- Captain America #100 (April 1968) Cover art by Jack Kirby

Publication information
- Publisher: Marvel Comics
- Schedule: Varied
- Format: Ongoing series
- Genre: Superhero
- Publication date: Full list
- No. of issues: Full list
- Main character: Captain America

= Captain America (comic book) =

Comic book titles featuring the character Captain America

Captain America is a comic book title featuring the character Captain America and published by Marvel Comics. The original Captain America comic book series debuted in 1968.

==Publication history==

Atlas Comics published the short-lived title Captain America #76–78 from May 1954 to September 1954. Atlas came to adopt the name Marvel Comics in 1961. During the Marvel era, Captain America was starring in the title Tales of Suspense, which was retitled Captain America with issue #100 (April 1968). The new title Captain America continued to feature artwork by Jack Kirby, as well as a short run by Jim Steranko, and work by many of the industry's top artists and writers. It was called Captain America and the Falcon from #134 (Feb. 1971) to #222 (June 1978), although the Falcon's name was not on the cover for issues #193, 200, and 216. The 1972–1975 run on the title by writer Steve Englehart and artist Sal Buscema saw the series become one of Marvel's top-sellers. In 2010, Comics Bulletin ranked Englehart and Buscema's run on Captain America fourth on its list of the "Top 10 1970s Marvels". Kirby returned to the series as writer and penciler with issue #193 (Jan. 1975) and remained through #214 (Oct. 1977).
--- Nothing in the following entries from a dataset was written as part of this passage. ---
### src/signed_decimal_token_reader_macros.svh
// Assertion helpers shared by the token reader.
`ifndef SIGNED_DECIMAL_TOKEN_READER_MACROS_SVH
`define SIGNED_DECIMAL_TOKEN_READER_MACROS_SVH

// Check a condition at every clock edge outside reset.
`define SDTR_ASSERT(label, prop, msg) \
  label: assert property (@(posedge clk_i) disable iff (!rst_ni) (prop)) else $error(msg);

// Check that a trigger is followed by a condition in the next cycle.
`define SDTR_ASSERT_NEXT(label, pre, post, msg) \
  label: assert property (@(posedge clk_i) disable iff (!rst_ni) (pre) |=> (post)) \
    else $error(msg);

`endif

### src/sdtr_pkg.sv
`default_nettype none

package sdtr_pkg;

  // Default value width and the fixed width of the result number field
  localparam int unsigned VALUE_BITS_DEF = 64;
  localparam int unsigned NUM_BITS       = 64;

  // Stream widths
  localparam int unsigned IN_DATA_W  = 8;
  localparam int unsigned OUT_DATA_W = 72;
  localparam int unsigned OUT_USER_W = 2;

  // Result queue depth
  localparam int unsigned FIFO_DEPTH = 4;

  // Characters of interest
  localparam logic [7:0] CH_ZERO    = 8'h30;
  localparam logic [7:0] CH_NINE    = 8'h39;
  localparam logic [7:0] CH_SEMI    = 8'h3B;
  localparam logic [7:0] CH_NL      = 8'h0A;
  localparam logic [7:0] CH_LPAREN  = 8'h28;
  localparam logic [7:0] CH_RPAREN  = 8'h29;
  localparam logic [7:0] CH_QUOTE   = 8'h22;
  localparam logic [7:0] CH_MINUS   = 8'h2D;
  localparam logic [7:0] CH_PLUS    = 8'h2B;
  localparam logic [7:0] CH_SPACE   = 8'h20;
  localparam logic [7:0] CH_TAB     = 8'h09;
  localparam logic [7:0] CH_CR      = 8'h0D;

  typedef enum logic [1:0] {
    PH_SKIP,
    PH_COMMENT,
    PH_SIGN,
    PH_DIGITS
  } phase_e;

  typedef enum logic [1:0] {
    KIND_NUMBER,
    KIND_END,
    KIND_NODELIM,
    KIND_UNEXPECTED
  } kind_e;

  // One result beat, lowest field in the lowest bits
  typedef struct packed {
    logic [7:0]          bad;
    logic [NUM_BITS-1:0] value;
    kind_e               kind;
  } result_t;

endpackage

`default_nettype wire

### src/signed_decimal_token_reader.sv
// An accepted input beat is registered in the input stage, then its results enter the queue.
// Throughput: one input beat per cycle while the queue has room for two; an item that yields
// two results drains from the 4-entry result queue one beat per cycle while tready is high.
// Reset (rst_ni low, asynchronous): phase returns to whitespace skipping, the accumulator
// and sign clear, the input stage and the result queue empty.
`default_nettype none

module signed_decimal_token_reader #(
  parameter int unsigned VALUE_BITS = sdtr_pkg::VALUE_BITS_DEF
) (
  input  wire                                clk_i,
  input  wire                                rst_ni,
  input  wire                                s_axis_tvalid_i,
  output logic                               s_axis_tready_o,
  // text_byte [7:0]
  input  wire  [sdtr_pkg::IN_DATA_W-1:0]     s_axis_tdata_i,
  // end_of_text [0]
  input  wire                                s_axis_tuser_i,
  output logic                               m_axis_tvalid_o,
  input  wire                                m_axis_tready_i,
  // number_value [63:0], bad_byte [71:64]
  output logic [sdtr_pkg::OUT_DATA_W-1:0]    m_axis_tdata_o,
  // result_kind [1:0]
  output logic [sdtr_pkg::OUT_USER_W-1:0]    m_axis_tuser_o,
  // last_of_run
  output logic                               m_axis_tlast_o
);
  import sdtr_pkg::*;

  localparam int unsigned PTR_W = $clog2(FIFO_DEPTH);
  localparam int unsigned CNT_W = $clog2(FIFO_DEPTH + 1);

  // Input stage
  logic       in_vld_q;
  logic [7:0] in_byte_q;
  logic       in_eot_q;
  logic       fire;
  logic       room;

  // Scanner state
  phase_e                phase_q, phase_d;
  logic [VALUE_BITS-1:0] acc_q, acc_d;
  logic                  neg_q, neg_d;

  // Result queue
  result_t          fifo_q [FIFO_DEPTH];
  logic             last_q [FIFO_DEPTH];
  logic [PTR_W-1:0] wr_ptr_q, rd_ptr_q;
  logic [CNT_W-1:0] count_q;
  logic             pop;
  result_t          head;

  // Results of the current item
  result_t    res_a, res_b;
  logic [1:0] push_n;

  // Character classes
  logic                  is_space, is_digit, is_sign, is_delim;
  logic [VALUE_BITS-1:0] digit_ext;
  logic [VALUE_BITS-1:0] acc_step;
  logic signed [VALUE_BITS-1:0] num_signed;

  // Skipping-phase handling of the current item
  phase_e  skip_phase;
  logic    skip_emit;
  result_t skip_res;

  // Checker triggers
  logic eot_fire;
  logic digit_fire;

  assign room            = count_q <= CNT_W'(FIFO_DEPTH - 2);
  assign fire            = in_vld_q && room;
  assign s_axis_tready_o = !in_vld_q || room;

  // Register the incoming beat
  always_ff @(posedge clk_i or negedge rst_ni) begin
    if (!rst_ni) begin
      in_vld_q <= 1'b0;
    end else if (s_axis_tready_o) begin
      in_vld_q <= s_axis_tvalid_i;
    end
  end

  always_ff @(posedge clk_i) begin
    if (s_axis_tready_o && s_axis_tvalid_i) begin
      in_byte_q <= s_axis_tdata_i;
      in_eot_q  <= s_axis_tuser_i;
    end
  end

  // Classify the byte
  assign is_space = (in_byte_q == CH_SPACE) || (in_byte_q >= CH_TAB && in_byte_q <= CH_CR);
  assign is_digit = (in_byte_q >= CH_ZERO) && (in_byte_q <= CH_NINE);
  assign is_sign  = (in_byte_q == CH_MINUS) || (in_byte_q == CH_PLUS);
  assign is_delim = is_space || (in_byte_q == CH_LPAREN) || (in_byte_q == CH_RPAREN) ||
                    (in_byte_q == CH_QUOTE) || (in_byte_q == CH_SEMI);

  assign digit_ext  = VALUE_BITS'(in_byte_q[3:0] - CH_ZERO[3:0]);
  assign acc_step   = (acc_q << 3) + (acc_q << 1) + digit_ext;
  assign num_signed = neg_q ? -acc_q : acc_q;

  // Handle the item as if skipping whitespace
  always_comb begin
    skip_phase     = PH_SKIP;
    skip_emit      = 1'b0;
    skip_res.kind  = KIND_END;
    skip_res.value = '0;
    skip_res.bad   = '0;
    if (in_eot_q) begin
      skip_emit = 1'b1;
    end else if (is_space) begin
      skip_phase = PH_SKIP;
    end else if (in_byte_q == CH_SEMI) begin
      skip_phase = PH_COMMENT;
    end else if (is_digit) begin
      skip_phase = PH_DIGITS;
    end else if (is_sign) begin
      skip_phase = PH_SIGN;
    end else begin
      skip_emit     = 1'b1;
      skip_res.kind = KIND_UNEXPECTED;
      skip_res.bad  = in_byte_q;
    end
  end

  // Next scanner state
  always_comb begin
    phase_d = phase_q;
    acc_d   = acc_q;
    neg_d   = neg_q;
    if (fire) begin
      case (phase_q)
        PH_COMMENT: begin
          if (in_eot_q || in_byte_q == CH_NL) begin
            phase_d = PH_SKIP;
          end
        end
        PH_SIGN: begin
          if (!in_eot_q && is_digit) begin
            acc_d   = digit_ext;
            phase_d = PH_DIGITS;
          end else begin
            phase_d = skip_phase;
            acc_d   = is_digit ? digit_ext : '0;
            neg_d   = !in_eot_q && (in_byte_q == CH_MINUS);
          end
        end
        PH_DIGITS: begin
          if (!in_eot_q && is_digit) begin
            acc_d = acc_step;
          end else if (in_eot_q || is_delim) begin
            phase_d = skip_phase;
            acc_d   = '0;
            neg_d   = 1'b0;
          end else begin
            phase_d = PH_SKIP;
            acc_d   = '0;
            neg_d   = 1'b0;
          end
        end
        default: begin
          phase_d = skip_phase;
          acc_d   = is_digit ? digit_ext : '0;
          neg_d   = !in_eot_q && (in_byte_q == CH_MINUS);
        end
      endcase
    end
  end

  // Results of the current item
  always_comb begin
    res_a  = skip_res;
    res_b  = skip_res;
    push_n = 2'd0;
    case (phase_q)
      PH_COMMENT: begin
        if (in_eot_q) begin
          res_a.kind  = KIND_END;
          res_a.bad   = '0;
          push_n      = 2'd1;
        end
      end
      PH_SIGN: begin
        if (in_eot_q || !is_digit) begin
          res_a.kind  = KIND_UNEXPECTED;
          res_a.value = '0;
          res_a.bad   = neg_q ? CH_MINUS : CH_PLUS;
          push_n      = skip_emit ? 2'd2 : 2'd1;
        end
      end
      PH_DIGITS: begin
        if (!in_eot_q && is_digit) begin
          push_n = 2'd0;
        end else if (in_eot_q || is_delim) begin
          res_a.kind  = KIND_NUMBER;
          res_a.value = NUM_BITS'(num_signed);
          res_a.bad   = '0;
          push_n      = skip_emit ? 2'd2 : 2'd1;
        end else begin
          res_a.kind  = KIND_NODELIM;
          res_a.value = '0;
          res_a.bad   = in_byte_q;
          push_n      = 2'd1;
        end
      end
      default: begin
        push_n = skip_emit ? 2'd1 : 2'd0;
      end
    endcase
  end

  // Scanner state registers
  always_ff @(posedge clk_i or negedge rst_ni) begin
    if (!rst_ni) begin
      phase_q <= PH_SKIP;
      acc_q   <= '0;
      neg_q   <= 1'b0;
    end else begin
      phase_q <= phase_d;
      acc_q   <= acc_d;
      neg_q   <= neg_d;
    end
  end

  // Write results into the queue
  always_ff @(posedge clk_i) begin
    if (fire && push_n != 2'd0) begin
      fifo_q[wr_ptr_q] <= res_a;
      last_q[wr_ptr_q] <= (push_n == 2'd1);
      if (push_n == 2'd2) begin
        fifo_q[wr_ptr_q + PTR_W'(1)] <= res_b;
        last_q[wr_ptr_q + PTR_W'(1)] <= 1'b1;
      end
    end
  end

  // Advance queue pointers and fill count
  assign pop = m_axis_tvalid_o && m_axis_tready_i;

  always_ff @(posedge clk_i or negedge rst_ni) begin
    if (!rst_ni) begin
      wr_ptr_q <= '0;
      rd_ptr_q <= '0;
      count_q  <= '0;
    end else begin
      if (fire) begin
        wr_ptr_q <= wr_ptr_q + PTR_W'(push_n);
      end
      if (pop) begin
        rd_ptr_q <= rd_ptr_q + PTR_W'(1);
      end
      count_q <= count_q + (fire ? CNT_W'(push_n) : CNT_W'(0)) - CNT_W'(pop);
    end
  end

  // Drive the head beat
  assign head            = fifo_q[rd_ptr_q];
  assign m_axis_tvalid_o = count_q != '0;
  assign m_axis_tdata_o  = {head.bad, head.value};
  assign m_axis_tuser_o  = head.kind;
  assign m_axis_tlast_o  = last_q[rd_ptr_q];

  assign eot_fire   = fire && in_eot_q;
  assign digit_fire = fire && !in_eot_q && is_digit && (phase_q != PH_COMMENT);

`include "signed_decimal_token_reader_macros.svh"

  `SDTR_ASSERT(a_count_bound, count_q <= CNT_W'(FIFO_DEPTH), "result queue overflow")
  `SDTR_ASSERT_NEXT(a_eot_skip, eot_fire, phase_q == PH_SKIP, "end mark left a token open")
  `SDTR_ASSERT_NEXT(a_digit_enters, digit_fire, phase_q == PH_DIGITS, "digit missed number")

endmodule

`default_nettype wire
This series – considered Captain America volume one by comics researchers and historians – ended with #454 (Aug. 1996). Captain America Vol. 1 should not be confused with the 1940s series Captain America Comics (1941–1949, 1954) and Captain America's Weird Tales (1949–1950).

This series was almost immediately followed by the 13-issue Captain America vol. 2 (Nov. 1996 – Nov. 1997, part of the "Heroes Reborn" crossover), the 50-issue Captain America vol. 3 (Jan. 1998 – Feb. 2002), the 32-issue Captain America vol. 4 (June 2002 – Dec. 2004), and Captain America vol. 5 (Jan. 2005 – Aug. 2011). Beginning with the 600th overall issue (Aug. 2009), Captain America resumed its original numbering, as if the series numbering had continued uninterrupted after #454.
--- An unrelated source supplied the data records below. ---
File: src/hdl/kcd_ram.sv
`timescale 1ns / 1ps
module kcd_ram #(
   parameter int WIDTH = 8,
   parameter int DEPTH = 16
) (
   input  logic                     clock,
   input  logic                     we,
   input  logic [$clog2(DEPTH)-1:0] waddr,
   input  logic [WIDTH-1:0]         wdata,
   input  logic [$clog2(DEPTH)-1:0] raddr,
   output logic [WIDTH-1:0]         rdata
);
   logic [WIDTH-1:0] mem [DEPTH];
   logic [WIDTH-1:0] rdata_ff;

   always_ff @(posedge clock) begin
      if (we) begin
         mem[waddr] <= wdata;
      end
      rdata_ff <= mem[raddr];
   end

   assign rdata = rdata_ff;
endmodule

File: config.mk
export PLATFORM = sky130hd
export DESIGN_NAME = kcd_ram
export DESIGN_NICKNAME = d
export VERILOG_FILES = /design/src/hdl/kcd_ram.sv
export SDC_FILE = /design/constraint.sdc
export NUM_CORES = 1
export LEC_CHECK = 0
export BUFFER_PORTS_ARGS = -buffer_cell sky130_fd_sc_hd__buf_4
export CAP_MARGIN = 20
export CORE_MARGIN = 2
export CORE_UTILIZATION = 30
export CTS_BUF_LIST = sky130_fd_sc_hd__clkbuf_16
export CTS_CLUSTER_SIZE = 14
export DETAILED_ROUTE_END_ITERATION = 8
export GPL_TIMING_DRIVEN = 0
export REMOVE_ABC_BUFFERS = 1
export SYNTH_ARGS = -nofsm -noshare
export SYNTH_HDL_FRONTEND = slang
export SYNTH_SLANG_ARGS = --single-unit
File: constraint.sdc
create_clock -name clock -period 2.2 [get_ports clock]
set_clock_uncertainty 0.05 [all_clocks]
set_input_delay 0 -clock clock [delete_from_list [all_inputs] [get_ports clock]]
set_output_delay 0 -clock clock [all_outputs]
set_load 0.02 [all_outputs]
==> impl_summary.log <==
[metrics] clock-pin slew on the worst setup and hold paths: about 0.06 ns
[metrics] Starting Density: 30.8%
[metrics] GRT Overall Usage: 11.9%
[metrics] placed wire-length estimate: roughly 6100 um
[metrics] Worst Path Max Fanout: 8
[metrics] worst endpoint data arrival time: between 1.5 and 2 ns
[metrics] area grow syn2layout: 22.8%
[metrics] antenna violation net count after detailed routing: 0
[metrics] leading post-synthesis cells by instance count: sky130_fd_sc_hd__edfxtp_1, sky130_fd_sc_hd__mux4_2, sky130_fd_sc_hd__a22oi_1
[metrics] antenna violations before repair: 0
[metrics] post-synthesis sequential element count: approximately 140
[metrics] final net count: 291
[metrics] number of maximum-capacitance constraint violations: 0
[metrics] vias in the first global route: approximately 2400
[metrics] clock tree root driver cell: sky130_fd_sc_hd__clkbuf_16
[metrics] Final Util: between 30% and 40%
[metrics] actual slew at the worst max-slew pin: around 1.0 ns
[metrics] Chip Height: 135 um
[metrics] run status: complete, but fails checks
[metrics] placeable core region: 16700 um^2
[metrics] number of diodes: 0
[metrics] clock insertion delay at the later pin of the skew report: 0.42 ns
[metrics] Std-Cell Rows: 47
[metrics] data required time at the worst endpoint: 2.19 ns
[metrics] power per cell area: 1030 nW/um^2
[metrics] Buffers & Inverters on Critical Path: 2
[metrics] Clock Path Buffers: 2
[metrics] overall routed net length: approximately 10000 um
[metrics] port bufs: 25
[metrics] clock tree from TritonCTS: built
[metrics] violations in the final reports: negative hold slack
[metrics] final setup TNS: 0 ns
[metrics] CTS Sinks: between 100 and 150
[metrics] maximum number of pins on one net before global-route repair: 33
[metrics] final RePlAce weighted congestion: 0.704
[metrics] startpoint type of the worst setup path: input pin
[metrics] Min-Delay Path Class: in2reg
[metrics] CP top delay family: simple AND/OR/NAND/NOR gates
[metrics] critical path class: in2reg
[metrics] number of instances in the synthesized netlist: 229
[metrics] cell with the biggest individual delay on the critical path: sky130_fd_sc_hd__nor2_1
[metrics] count of H-tree levels built during CTS: 4
[metrics] number of enable flip-flop cells after synthesis: around 130
[metrics] relative slew slack: ~33%
[metrics] share of flip-flops with an asynchronous set or reset: 0%
[metrics] minimum period implied by the final worst setup slack: between 1.5 and 2 ns
[metrics] most used standard cell by instance count after synthesis: sky130_fd_sc_hd__edfxtp_1
[metrics] Pins Over Slew Limit: 0
[metrics] total iterations of the first detailed-routing run: 4
[metrics] CTS buffer count: 17
[metrics] DRC viols: 0
[metrics] Leak: 2.09 nW
[metrics] Die X: 135 um
[metrics] Yosys warning total: 0
[metrics] via count: approximately 2400
[metrics] kind of capture point of the worst setup path: flip-flop
[metrics] sequential fraction of the synthesis area: between 70 and 80%
[metrics] area share of the leading cell type in the synthesized netlist: roughly three quarters
[metrics] cells traversed along the worst timing path: dlygate4sd3_1, buf_4, nand2b_1, nor2_1
[metrics] number of DRC markers in iteration 0: between 200 and 300
[metrics] number of I/O pins: 26
[metrics] Hold Worst Slack: -0.000722 ns
[metrics] post-CTS setup buffers: 0
[metrics] final critical-path share of the clock period: just under 80%
[metrics] remaining global-route overflow: 0
[metrics] post-synthesis average cell area: 22.5 um^2
[metrics] Setup-failing EPs final: 0
[metrics] Fmax achieved: 575 MHz
[metrics] Synth area leaders: sky130_fd_sc_hd__edfxtp_1, sky130_fd_sc_hd__mux4_2, sky130_fd_sc_hd__mux4_1, sky130_fd_sc_hd__dfxtp_1, sky130_fd_sc_hd__a22oi_1
[metrics] Post-Synthesis Cell Area: roughly 5100 um^2
[metrics] post-synth cell types: 19
[metrics] cts repair resizes: 0
[metrics] Total Die Area: around 18000 um^2
[metrics] share of final-layout standard cells stronger than drive strength 1: 26.9%
[metrics] max incr delay on CP: 0.80 ns
[metrics] routed wirelength normalized by instance count: between 15 and 20 um
[metrics] maximum vdd ir drop: approximately 0.63 mV
[metrics] Hold Violations, Final: 3
[metrics] global-route wire length before repair: 15100 um
[metrics] biggest area consumer among synthesized cells: sky130_fd_sc_hd__edfxtp_1
[metrics] total power consumption of the routed design: 6.49 mW
[metrics] setup repair after global routing missed its margin: no
[metrics] main flop type after synthesis: sky130_fd_sc_hd__edfxtp_1
[metrics] average via count per standard cell: 4.74
state kept, by name, indices dropped and copies added, names as in the netlist:
signal  cells
rdata       8
mem       128
path summary, 6_finish.rpt:
kind                        startpoint                  end  slack (ns)  depth (start not counted)
setup reg to reg   mem[3][6]$_DFFE_PP_     rdata[6]$_DFF_P_        0.72                          3
hold reg to reg   mem[14][3]$_DFFE_PP_     rdata[3]$_DFF_P_        0.62                          3
hold / removal                waddr[1]  mem[4][7]$_DFFE_PP_     -0.0007                          2
setup / recovery              waddr[0]  mem[2][6]$_DFFE_PP_        0.46                          4
cells in the final DEF, fill, tap and decap left out:
master                          instances
sky130_fd_sc_hd__clkinv_1               1
sky130_fd_sc_hd__clkinv_4               1
sky130_fd_sc_hd__nand3_1                1
sky130_fd_sc_hd__nor2b_1                1
sky130_fd_sc_hd__inv_1                  2
sky130_fd_sc_hd__a22oi_1               16
sky130_fd_sc_hd__clkbuf_16             17
sky130_fd_sc_hd__and2b_1                1
sky130_fd_sc_hd__nor2_1                13
sky130_fd_sc_hd__nand2_1                9
sky130_fd_sc_hd__mux4_2                18
sky130_fd_sc_hd__or3b_2                 1
sky130_fd_sc_hd__and2_1                 1
sky130_fd_sc_hd__bufinv_16              7
sky130_fd_sc_hd__clkinv_2               1
sky130_fd_sc_hd__clkinvlp_4             3
sky130_fd_sc_hd__buf_4                 26
sky130_fd_sc_hd__nand3b_1               2
sky130_fd_sc_hd__edfxtp_1             128
sky130_fd_sc_hd__mux4_1                14
sky130_fd_sc_hd__dfxtp_1                8
sky130_fd_sc_hd__dlygate4sd3_1          9
sky130_fd_sc_hd__nor3_1                 1
sky130_fd_sc_hd__nor3_2                 3
sky130_fd_sc_hd__nand2b_1               2
metrics by stage:
| stage | std cells | cell area, um^2 | setup slack, ns |
|---|---|---|---|
| after floorplan | 219 | 5060 | 0.657 |
| after global placement | 464 | 5520 | -0.0673 |
| after detailed placement | 465 | 5550 | 0.299 |
| after CTS | 506 | 6320 | 0.458 |
| after global routing | 506 | 6320 | 0.419 |
| final | 506 | 6320 | 0.460 |
cells by family (layout without fill, tap and decap cells):
family | count (synthesis) | count (layout) | synth area share, %
buffers and inverters | 10 | 67 | 1.68
DFF | 136 | 136 | 77.8
AOI/OAI and AO/OA | 16 | 16 | 2.33
and+or+nand+nor | 35 | 35 | 3.18
muxes | 32 | 32 | 15.0
layout make-up:
| cell class | count | area (um^2) |
|---|---|---|
| Sequential cell | 136 | 4000 |
| Multi-Input combinational cell | 83 | 1070 |
| Fill cell | 1529 | 10400 |
| Tap cell | 220 | 275 |
| Clock inverter | 15 | 258 |
| Timing Repair Buffer | 35 | 285 |
| Clock buffer | 17 | 425 |
timing repair:
| action | 4_1_cts | 5_1_grt |
|---|---|---|
| hold buffers | 9 | 0 |
| endpoints found under the setup margin | 0 | 0 |
| endpoints found under the hold margin | 131 | 0 |
per-layer routing:
metal	track usage, %	vias to the layer above	part of all wire, %
met5	0	-	0
met4	4.05	0	0.55
met3	4.88	8	9.4
met2	17.4	79	46
met1	16.0	1247	44
li1	-	1063	-
report_power, final:
group	internal [mW]	leakage, nW	total (mW)	switching [mW]
Sequential	2.90	1.22	2.91	0.0140
Clock	2.22	0.329	3.27	1.05
Combinational	0.132	0.537	0.305	0.173
Total	5.25	2.09	6.49	1.23
Note: power is estimated with default switching activity, not from simulation.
As part of the aftermath of Marvel Comics' company-crossover storyline "Civil War", Steve Rogers was ostensibly killed in Captain America vol. 5, #25 (March 2007). Series writer Ed Brubaker remarked, "What I found is that all the really hard-core left-wing fans want Cap to be standing out on and giving speeches on the street corner against the George W. Bush administration, and all the really right-wing fans all want him to be over in the streets of Baghdad, punching out Saddam Hussein." The character's co-creator, Joe Simon, said, "It's a hell of a time for him to go. We really need him now." Artist Alex Ross designed a slightly revised Captain America costume that former sidekick Bucky Barnes began to wear as the new Captain America in vol. 5, #34 (March 2008). As of 2007, an estimated 210 million copies of "Captain America" comic books had been sold in 75 countries.

The storyline of Rogers' return began in issue #600.

Marvel stated in May 2011 that Rogers, following the public death of Bucky Barnes in the "Fear Itself" crossover, would resume his Captain America identity in a sixth volume of Captain America, by writer Ed Brubaker and artist Steve McNiven. The Captain America title continued from issue #620 featuring team up stories with Bucky (#620-#628), Hawkeye (#629-#632), Iron Man (#633–635), Namor (#635.1), and Black Widow (#636-#640), and the title ended its print run with issue #640.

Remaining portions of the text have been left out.